Cheval du Morvan

Cheval du Morvan
Région d’origine
Région Morvan, Drapeau de la France France
Caractéristiques
Morphologie Cheval de selle
Taille -
Tête Profil rectiligne
Pieds Sûrs
Caractère Rustique et résistant
Statut FAO (conservation) ÉteinteVoir et modifier les données sur Wikidata
Autre
Utilisation Selle et traction légère

Le cheval du Morvan, bidet du Morvan ou morvandiau est une ancienne race de petit cheval français originaire du pays du Morvan. Elle y était principalement élevée et répandue, ainsi que dans les provinces voisines, avant la révolution française. Utilisé aussi bien sous la selle, pour la chasse à courre et la cavalerie, qu'aux menus travaux de traction, il est réputé pour son extraordinaire résistance et sa ténacité, probablement dues à son mode de vie rude en semi-liberté dans les forêts.

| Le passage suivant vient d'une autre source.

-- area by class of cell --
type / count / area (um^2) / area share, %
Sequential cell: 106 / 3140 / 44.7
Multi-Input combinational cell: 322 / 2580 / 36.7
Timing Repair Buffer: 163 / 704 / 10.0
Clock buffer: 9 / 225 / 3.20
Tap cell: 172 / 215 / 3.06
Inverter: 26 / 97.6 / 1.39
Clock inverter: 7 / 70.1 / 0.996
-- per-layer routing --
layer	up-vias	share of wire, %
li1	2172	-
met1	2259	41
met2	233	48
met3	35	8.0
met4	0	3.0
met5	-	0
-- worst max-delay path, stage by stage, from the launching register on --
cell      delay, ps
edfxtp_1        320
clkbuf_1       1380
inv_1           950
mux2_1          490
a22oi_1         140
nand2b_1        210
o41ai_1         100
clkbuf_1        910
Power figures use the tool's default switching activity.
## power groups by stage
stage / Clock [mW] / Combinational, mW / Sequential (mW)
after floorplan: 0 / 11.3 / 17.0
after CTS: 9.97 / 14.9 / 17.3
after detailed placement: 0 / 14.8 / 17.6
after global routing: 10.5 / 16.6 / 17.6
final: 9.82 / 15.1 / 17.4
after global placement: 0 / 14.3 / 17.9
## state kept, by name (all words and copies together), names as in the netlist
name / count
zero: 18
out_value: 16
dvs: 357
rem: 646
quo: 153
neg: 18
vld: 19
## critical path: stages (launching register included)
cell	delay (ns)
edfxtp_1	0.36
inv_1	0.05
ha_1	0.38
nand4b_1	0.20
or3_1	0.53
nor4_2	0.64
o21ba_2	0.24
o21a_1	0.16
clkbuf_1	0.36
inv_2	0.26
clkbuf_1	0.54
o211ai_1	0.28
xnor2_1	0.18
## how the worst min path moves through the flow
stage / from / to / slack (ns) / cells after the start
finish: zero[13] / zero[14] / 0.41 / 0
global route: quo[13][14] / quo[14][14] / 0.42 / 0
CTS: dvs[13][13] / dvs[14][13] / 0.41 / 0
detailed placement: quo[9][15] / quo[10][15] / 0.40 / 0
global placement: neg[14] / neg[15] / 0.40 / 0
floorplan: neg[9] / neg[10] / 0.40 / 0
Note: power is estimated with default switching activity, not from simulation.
===== config.mk =====
export PLATFORM = sky130hd
export DESIGN_NAME = rgb_window_hue_core
export DESIGN_NICKNAME = d
export VERILOG_FILES = /design/src/hw/rtl/rwh_pkg.sv /design/src/hw/rtl/rwh_front.sv /design/src/hw/rtl/rwh_queue.sv /design/src/hw/rtl/rwh_back.sv /design/src/hw/rtl/rgb_window_hue_core.sv
export SDC_FILE = /design/constraint.sdc
export NUM_CORES = 2
export LEC_CHECK = 0
export BUFFER_PORTS_ARGS = -buffer_cell sky130_fd_sc_hd__buf_2
export CORE_ASPECT_RATIO = 0.9
export CORE_MARGIN = 5
export CORE_UTILIZATION = 40
export CTS_BUF_LIST = sky130_fd_sc_hd__clkbuf_4 sky130_fd_sc_hd__clkbuf_8 sky130_fd_sc_hd__clkbuf_16
export CTS_CLUSTER_DIAMETER = 150
export DETAILED_ROUTE_END_ITERATION = 8
export GPL_TIMING_DRIVEN = 0
export HOLD_SLACK_MARGIN = 0.08
export SYNTH_ARGS = -nofsm -noshare
export SYNTH_HDL_FRONTEND = slang
export SYNTH_SLANG_ARGS = --single-unit

===== constraint.sdc =====
create_clock -name clk -period 16.7 [get_ports clk]
set_input_delay 0.835 -clock clk [delete_from_list [all_inputs] [get_ports clk]]
set_output_delay 0.835 -clock clk [all_outputs]
set_load 0.005 [all_outputs]
File: config.mk
export PLATFORM = sky130hd
export DESIGN_NAME = double_ended_queue_top_flat
export DESIGN_NICKNAME = d
export VERILOG_FILES = /design/src/deq_pkg.sv /design/src/deq_if.sv /design/src/deq_ctrl.sv /design/src/deq_dp.sv /design/src/double_ended_queue_top.sv /design/src/flat_wrapper.sv
export VERILOG_INCLUDE_DIRS = /design/src /design/src/src
export SDC_FILE = /design/constraint.sdc
export NUM_CORES = 1
export LEC_CHECK = 0
export BUFFER_PORTS_ARGS = -buffer_cell sky130_fd_sc_hd__buf_4
export CORE_ASPECT_RATIO = 1.75
export CORE_UTILIZATION = 35
export CTS_CLUSTER_DIAMETER = 40
export DETAILED_ROUTE_END_ITERATION = 6
export PLACE_DENSITY = 0.62
export SETUP_SLACK_MARGIN = 0.5
export SLEW_MARGIN = 40
export SYNTH_ARGS = -nofsm -noshare
export SYNTH_HDL_FRONTEND = slang
export SYNTH_SLANG_ARGS = --single-unit
File: constraint.sdc
create_clock -name clock -period 20.4 [get_ports clock]
set_input_delay 2.04 -clock clock [delete_from_list [all_inputs] [get_ports clock]]
set_output_delay 2.04 -clock clock [all_outputs]
set_load 0.03 [all_outputs]
File: src/double_ended_queue_top_macros.svh
// assertion helpers shared by the deque rtl
`ifndef DOUBLE_ENDED_QUEUE_TOP_MACROS_SVH
`define DOUBLE_ENDED_QUEUE_TOP_MACROS_SVH

// same-cycle implication, masked during reset
`define DEQ_ASSERT_NOW(lbl, clk, rst, ante, cons, msg) \
   lbl: assert property (@(posedge clk) disable iff (rst) (ante) |-> (cons)) else $error(msg);

// next-cycle implication, masked during reset
`define DEQ_ASSERT_NEXT(lbl, clk, rst, ante, cons, msg) \
   lbl: assert property (@(posedge clk) disable iff (rst) (ante) |=> (cons)) else $error(msg);

`endif

File: src/deq_pkg.sv
package deq_pkg;

   localparam int DATA_W        = 32;
   localparam int DEFAULT_DEPTH = 16;
   localparam int DEFAULT_OCC_W = $clog2(DEFAULT_DEPTH + 1);

   localparam logic [1:0] REQ_PUSH_FRONT = 2'd0;
   localparam logic [1:0] REQ_PUSH_BACK  = 2'd1;
   localparam logic [1:0] REQ_POP_FRONT  = 2'd2;
   localparam logic [1:0] REQ_POP_BACK   = 2'd3;

   localparam logic [1:0] STATUS_DONE  = 2'd0;
   localparam logic [1:0] STATUS_EMPTY = 2'd1;
   localparam logic [1:0] STATUS_FULL  = 2'd2;

   localparam logic signed [DATA_W-1:0] NEG_ONE = '1;

   // controller to datapath
   typedef struct packed {
      logic do_op;
      logic do_fetch;
   } deq_cmd_type;

   // datapath to controller
   typedef struct packed {
      logic need_fetch;
   } deq_stat_type;

endpackage

File: src/deq_if.sv
interface deq_req_if;
   import deq_pkg::*;

   logic                     valid;
   logic                     ready;
   logic [1:0]               req_type;
   logic signed [DATA_W-1:0] push_value;

   modport source (output valid, output req_type, output push_value, input ready);
   modport sink   (input valid, input req_type, input push_value, output ready);
endinterface

interface deq_rsp_if #(
   parameter int OCC_W = deq_pkg::DEFAULT_OCC_W
);
   import deq_pkg::*;

   logic                     valid;
   logic                     ready;
   logic [1:0]               status;
   logic signed [DATA_W-1:0] popped_value;
   logic signed [DATA_W-1:0] front_value;
   logic signed [DATA_W-1:0] back_value;
   logic                     is_empty;
   logic                     is_full;
   logic [OCC_W-1:0]         occupancy;

   modport source (output valid, output status, output popped_value, output front_value,
                   output back_value, output is_empty, output is_full, output occupancy,
                   input ready);
   modport sink   (input valid, input status, input popped_value, input front_value,
                   input back_value, input is_empty, input is_full, input occupancy,
                   output ready);
endinterface

File: src/deq_ctrl.sv
`include "double_ended_queue_top_macros.svh"

module deq_ctrl (
   input  logic                  clock,
   input  logic                  reset,
   input  logic                  req_valid,
   output logic                  req_ready,
   output logic                  rsp_valid,
   input  logic                  rsp_ready,
   input  deq_pkg::deq_stat_type stat,
   output deq_pkg::deq_cmd_type  cmd
);
   import deq_pkg::*;

   typedef enum logic [1:0] {
      S_IDLE  = 2'b01,
      S_FETCH = 2'b10
   } state_type;

   state_type state_ff, state_in;
   logic      rsp_valid_ff, rsp_valid_in;
   logic      out_free;
   logic      accept;

   // output register is free if empty or drained this cycle
   assign out_free     = !rsp_valid_ff || rsp_ready;
   // no word is taken while reset is held
   assign req_ready    = !reset && (state_ff == S_IDLE) && out_free;
   assign accept       = req_valid && req_ready;
   assign cmd.do_op    = accept;
   assign cmd.do_fetch = (state_ff == S_FETCH) && out_free;
   assign rsp_valid    = rsp_valid_ff;

   always_comb begin
      state_in = state_ff;
      unique case (state_ff)
         S_IDLE: begin
            if (accept && stat.need_fetch) state_in = S_FETCH;
         end
         S_FETCH: begin
            if (out_free) state_in = S_IDLE;
         end
         default: state_in = S_IDLE;
      endcase
   end

   always_comb begin
      if ((accept && !stat.need_fetch) || cmd.do_fetch) begin
         rsp_valid_in = 1'b1;
      end else if (rsp_ready) begin
         rsp_valid_in = 1'b0;
      end else begin
         rsp_valid_in = rsp_valid_ff;
      end
   end

   always_ff @(posedge clock) begin
      if (reset) begin
         state_ff     <= S_IDLE;
         rsp_valid_ff <= 1'b0;
      end else begin
         state_ff     <= state_in;
         rsp_valid_ff <= rsp_valid_in;
      end
   end

   `DEQ_ASSERT_NEXT(a_fetch_finishes, clock, reset, cmd.do_fetch, (state_ff == S_IDLE) && rsp_valid_ff, "fetch did not finish with a result")
   `DEQ_ASSERT_NEXT(a_short_op_result, clock, reset, accept && !stat.need_fetch, rsp_valid_ff && (state_ff == S_IDLE), "one-cycle request gave no result")
   `DEQ_ASSERT_NEXT(a_pop_waits, clock, reset, accept && stat.need_fetch, (state_ff == S_FETCH) && !req_ready, "pop did not wait for the store read")

endmodule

De taille petite à moyenne, il est peu élégant mais sa dureté à la tâche le rend recherché.

Il disparait peu à peu avec l'industrialisation et l'amélioration des transports au XIXe siècle, et par la faute de réquisitions successives, remplacé tant par les chevaux de trait nivernais et comtois pour les travaux de traction que par le Pur Sang sous la selle.

Histoire

Le Morvan vu depuis Château-Chinon, berceau historique de la race. Jusqu'au début du XIXe siècle, les chevaux vivaient librement en forêt et au bord des chemins.

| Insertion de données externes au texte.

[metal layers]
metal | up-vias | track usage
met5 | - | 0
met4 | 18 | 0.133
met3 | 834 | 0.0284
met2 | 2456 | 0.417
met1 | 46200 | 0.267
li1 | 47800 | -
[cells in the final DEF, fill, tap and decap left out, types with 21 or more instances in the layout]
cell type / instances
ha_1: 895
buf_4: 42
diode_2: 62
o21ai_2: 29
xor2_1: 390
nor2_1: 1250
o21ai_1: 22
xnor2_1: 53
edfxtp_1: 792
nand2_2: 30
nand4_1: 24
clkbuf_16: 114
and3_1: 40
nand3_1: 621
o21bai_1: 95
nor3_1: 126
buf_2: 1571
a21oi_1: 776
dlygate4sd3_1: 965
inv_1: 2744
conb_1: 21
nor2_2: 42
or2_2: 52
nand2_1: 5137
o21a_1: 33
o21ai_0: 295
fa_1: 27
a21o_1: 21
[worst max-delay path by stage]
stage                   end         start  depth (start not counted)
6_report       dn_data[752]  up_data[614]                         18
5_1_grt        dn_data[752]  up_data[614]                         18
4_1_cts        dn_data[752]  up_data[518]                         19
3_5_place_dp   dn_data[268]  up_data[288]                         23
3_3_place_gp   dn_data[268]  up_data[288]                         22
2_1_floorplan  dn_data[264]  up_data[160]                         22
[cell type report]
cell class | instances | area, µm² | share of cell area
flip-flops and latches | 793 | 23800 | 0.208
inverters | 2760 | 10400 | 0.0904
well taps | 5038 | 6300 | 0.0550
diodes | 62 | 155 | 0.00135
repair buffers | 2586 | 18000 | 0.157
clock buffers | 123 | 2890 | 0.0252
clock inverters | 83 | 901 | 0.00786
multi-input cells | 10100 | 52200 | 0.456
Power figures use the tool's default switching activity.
--- src/rtl/core/indexed_list_engine.sv ---
// Ordered list of up to DEPTH signed 32-bit entries held in a single-port-pair
// memory. A command transaction is taken only while the engine is idle and
// yields one response. Insert and delete move every entry between the index
// and the tail, one entry per read/write pair (head inserts at index 0, tail
// at the length). The last state waits while the previous response has not
// yet been taken.
// The response is registered, so a new command is accepted while the previous
// response still waits to be taken.
// ----------------------------------------------------------------------------
// indexed_list_engine
// Top level: command sequencer plus entry memory.
// ----------------------------------------------------------------------------
module indexed_list_engine #(
    parameter int DEPTH = 64
) (
    input  logic                              clk,
    input  logic                              rst_n,
    input  logic                              cmd_valid,
    output logic                              cmd_ready,
    input  logic [ile_pkg::CMD_W-1:0]         cmd,
    input  logic signed [ile_pkg::POS_W-1:0]  position,
    input  logic signed [ile_pkg::VAL_W-1:0]  item_value,
    output logic                              rsp_valid,
    input  logic                              rsp_ready,
    output logic signed [ile_pkg::VAL_W-1:0]  read_value,
    output logic [ile_pkg::STAT_W-1:0]        status,
    output logic [ile_pkg::LEN_W-1:0]         list_length
);
    import ile_pkg::*;

    localparam int IDX_W = $clog2(DEPTH);
    localparam int CNT_W = $clog2(DEPTH + 1);

    logic               mem_we;
    logic [IDX_W-1:0]   mem_waddr;
    logic [VAL_W-1:0]   mem_wdata;
    logic               mem_re;
    logic [IDX_W-1:0]   mem_raddr;
    logic [VAL_W-1:0]   mem_rdata;

    ile_seq #(
        .DEPTH (DEPTH),
        .IDX_W (IDX_W),
        .CNT_W (CNT_W)
    ) u_seq (
        .clk         (clk),
        .rst_n       (rst_n),
        .cmd_valid   (cmd_valid),
        .cmd_ready   (cmd_ready),
        .cmd         (cmd),
        .position    (position),
        .item_value  (item_value),
        .rsp_valid   (rsp_valid),
        .rsp_ready   (rsp_ready),
        .read_value  (read_value),
        .status      (status),
        .list_length (list_length),
        .mem_we      (mem_we),
        .mem_waddr   (mem_waddr),
        .mem_wdata   (mem_wdata),
        .mem_re      (mem_re),
        .mem_raddr   (mem_raddr),
        .mem_rdata   (mem_rdata)
    );

    ile_store #(
        .DEPTH (DEPTH),
        .IDX_W (IDX_W)
    ) u_store (
        .clk   (clk),
        .we    (mem_we),
        .waddr (mem_waddr),
        .wdata (mem_wdata),
        .re    (mem_re),
        .raddr (mem_raddr),
        .rdata (mem_rdata)
    );

endmodule
==> src/rtl/bfpa_pkg.sv <==
// Shared constants and types of the best-fit page run allocator.
package bfpa_pkg;

   localparam int TotalPages = 128;
   localparam int PageSize   = 4096;
   localparam int MaxRuns    = 64;
   localparam logic [31:0] BaseReset = 32'h0070_0000;

   localparam int PageShift = $clog2(PageSize);
   localparam int RunW      = 8;
   localparam int IdxW      = $clog2(MaxRuns);
   localparam int CntW      = $clog2(MaxRuns + 1);
   localparam int PagesW    = 21 - PageShift;
   localparam int ArW       = ((PagesW > RunW) ? PagesW : RunW) + 1;

   typedef enum logic {
      OP_ALLOC = 1'b0,
      OP_FREE  = 1'b1
   } op_type;

   typedef enum logic [1:0] {
      STAT_ALLOCATED = 2'd0,
      STAT_FREED     = 2'd1,
      STAT_NO_FIT    = 2'd2,
      STAT_LIST_FULL = 2'd3
   } status_type;

   typedef enum logic [2:0] {
      S_INIT,
      S_IDLE,
      S_SCAN,
      S_DECIDE,
      S_SHIFT_DN,
      S_SHIFT_UP,
      S_WRITE_NEW,
      S_RESP
   } state_type;

   typedef struct packed {
      logic [RunW-1:0] start;
      logic [RunW-1:0] length;
   } run_type;

endpackage

==> src/rtl/bfpa_ram.sv <==
// Generic single-write, single-read RAM with registered read data.
module bfpa_ram #(
   parameter int Width = 16,
   parameter int Depth = 64
) (
   input  logic                     clock,
   input  logic                     wr_en,
   input  logic [$clog2(Depth)-1:0] wr_addr,
   input  logic [Width-1:0]         wr_data,
   input  logic [$clog2(Depth)-1:0] rd_addr,
   output logic [Width-1:0]         rd_data
);

   logic [Width-1:0] mem_ff [Depth];
   logic [Width-1:0] rd_data_ff;

   always_ff @(posedge clock) begin
      if (wr_en) begin
         mem_ff[wr_addr] <= wr_data;
      end
      rd_data_ff <= mem_ff[rd_addr];
   end

   assign rd_data = rd_data_ff;

endmodule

Il n'existe qu'une étude universitaire quant à ces chevaux, celle du trait nivernais par Bernadette Lizet, qui leur consacre un chapitre[1]. Les sources au sujet des chevaux du Morvan datent pour la plupart du milieu du XIXe siècle, il est possible qu'elles soient orientées car ce cheval a pu être été idéalisé du fait de sa disparition[2].

« La bonté des chevaux du Morvan est due à des étalons et cavales venus de l'Espagne et de l'Italie, que les Éduens révoltés enlevèrent aux Romains lorsqu'ils les chassèrent de leur pays »

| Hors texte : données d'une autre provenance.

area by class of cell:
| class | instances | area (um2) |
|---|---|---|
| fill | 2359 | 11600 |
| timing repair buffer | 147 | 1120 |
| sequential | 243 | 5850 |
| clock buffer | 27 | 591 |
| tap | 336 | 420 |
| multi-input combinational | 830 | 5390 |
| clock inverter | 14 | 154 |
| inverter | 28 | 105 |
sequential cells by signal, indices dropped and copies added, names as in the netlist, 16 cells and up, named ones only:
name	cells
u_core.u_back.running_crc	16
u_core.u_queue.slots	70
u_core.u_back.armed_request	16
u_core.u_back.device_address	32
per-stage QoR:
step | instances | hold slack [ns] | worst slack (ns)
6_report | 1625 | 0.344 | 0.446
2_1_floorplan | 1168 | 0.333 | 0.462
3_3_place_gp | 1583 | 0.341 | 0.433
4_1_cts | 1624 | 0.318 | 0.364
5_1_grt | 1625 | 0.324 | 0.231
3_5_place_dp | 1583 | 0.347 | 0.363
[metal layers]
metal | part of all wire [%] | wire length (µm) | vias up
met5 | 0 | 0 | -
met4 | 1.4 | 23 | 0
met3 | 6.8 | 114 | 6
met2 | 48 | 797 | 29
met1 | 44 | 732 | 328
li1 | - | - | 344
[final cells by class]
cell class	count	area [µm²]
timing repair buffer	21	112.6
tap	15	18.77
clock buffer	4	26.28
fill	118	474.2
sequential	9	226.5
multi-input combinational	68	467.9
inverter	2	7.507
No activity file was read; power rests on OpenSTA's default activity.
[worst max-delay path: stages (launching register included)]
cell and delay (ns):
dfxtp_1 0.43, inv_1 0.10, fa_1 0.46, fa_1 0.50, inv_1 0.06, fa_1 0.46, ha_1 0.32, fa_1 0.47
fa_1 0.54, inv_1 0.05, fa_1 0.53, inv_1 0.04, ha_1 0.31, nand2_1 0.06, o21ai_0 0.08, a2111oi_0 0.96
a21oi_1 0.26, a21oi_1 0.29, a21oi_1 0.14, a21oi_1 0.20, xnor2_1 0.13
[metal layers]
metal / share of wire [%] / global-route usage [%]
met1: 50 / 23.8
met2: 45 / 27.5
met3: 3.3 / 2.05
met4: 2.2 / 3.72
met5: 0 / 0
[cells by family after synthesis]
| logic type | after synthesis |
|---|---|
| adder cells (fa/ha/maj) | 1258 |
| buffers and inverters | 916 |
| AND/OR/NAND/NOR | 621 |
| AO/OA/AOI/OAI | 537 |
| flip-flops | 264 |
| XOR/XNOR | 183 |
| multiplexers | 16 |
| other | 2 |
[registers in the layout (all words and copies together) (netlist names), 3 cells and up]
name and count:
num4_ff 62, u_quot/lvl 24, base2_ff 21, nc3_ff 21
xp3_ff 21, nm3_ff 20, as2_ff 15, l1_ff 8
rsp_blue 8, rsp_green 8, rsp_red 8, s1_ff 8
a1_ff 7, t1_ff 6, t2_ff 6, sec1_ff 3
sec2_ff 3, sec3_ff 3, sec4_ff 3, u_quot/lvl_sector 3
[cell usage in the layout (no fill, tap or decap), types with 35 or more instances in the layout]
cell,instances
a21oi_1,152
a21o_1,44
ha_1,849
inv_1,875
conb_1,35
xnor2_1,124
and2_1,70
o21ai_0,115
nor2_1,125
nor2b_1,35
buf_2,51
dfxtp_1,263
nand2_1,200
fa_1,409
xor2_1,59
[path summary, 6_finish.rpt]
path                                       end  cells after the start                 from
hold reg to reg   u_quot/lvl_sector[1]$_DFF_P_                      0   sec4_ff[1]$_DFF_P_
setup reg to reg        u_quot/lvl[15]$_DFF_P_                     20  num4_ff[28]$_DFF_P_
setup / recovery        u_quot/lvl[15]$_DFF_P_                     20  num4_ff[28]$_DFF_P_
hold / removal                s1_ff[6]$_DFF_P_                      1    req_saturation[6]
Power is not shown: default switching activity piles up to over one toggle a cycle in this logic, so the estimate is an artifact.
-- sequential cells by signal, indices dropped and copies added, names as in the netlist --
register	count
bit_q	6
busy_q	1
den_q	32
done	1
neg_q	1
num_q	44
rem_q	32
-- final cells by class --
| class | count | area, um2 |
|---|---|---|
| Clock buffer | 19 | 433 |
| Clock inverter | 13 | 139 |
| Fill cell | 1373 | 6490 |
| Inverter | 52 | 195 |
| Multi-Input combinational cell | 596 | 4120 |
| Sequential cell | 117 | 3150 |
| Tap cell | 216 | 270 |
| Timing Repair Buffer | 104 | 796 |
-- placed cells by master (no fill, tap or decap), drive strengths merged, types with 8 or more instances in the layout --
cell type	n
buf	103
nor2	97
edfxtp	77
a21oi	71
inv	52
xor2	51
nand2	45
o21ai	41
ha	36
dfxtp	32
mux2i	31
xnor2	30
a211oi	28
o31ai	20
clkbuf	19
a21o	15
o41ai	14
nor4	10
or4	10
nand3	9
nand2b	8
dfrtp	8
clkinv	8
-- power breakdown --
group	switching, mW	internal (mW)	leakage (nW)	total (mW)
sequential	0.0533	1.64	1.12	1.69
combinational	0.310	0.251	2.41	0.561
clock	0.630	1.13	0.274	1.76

— Encyclopédie catholique[3],[Note 1]

Le cheval du Morvan, bidet ou « morvandiau »[4] porte le nom de sa région d'origine[5], qui forme indéniablement son principal centre de production[6],[1]. Également élevé par les cultivateurs du Nivernais[7] et du Charolais[8], il traverse de nombreuses époques[9] durant lesquelles il aurait été croisé et « amélioré » avec des étalons danois[10]. Son berceau d'élevage historique se situe dans les environs de Château-Chinon, où d'après Alexandre-Bernard Vallon, il vivait en troupeaux semi-sauvages[11]. Contrairement à d'autres régions d'élevage françaises, le Morvan n'est pas marqué par la présence d'un étalon fondateur ou raceur[12], au contraire, les éleveurs locaux rejettent les croisements avec les étalons royaux confiés aux garde-étalons des haras[13].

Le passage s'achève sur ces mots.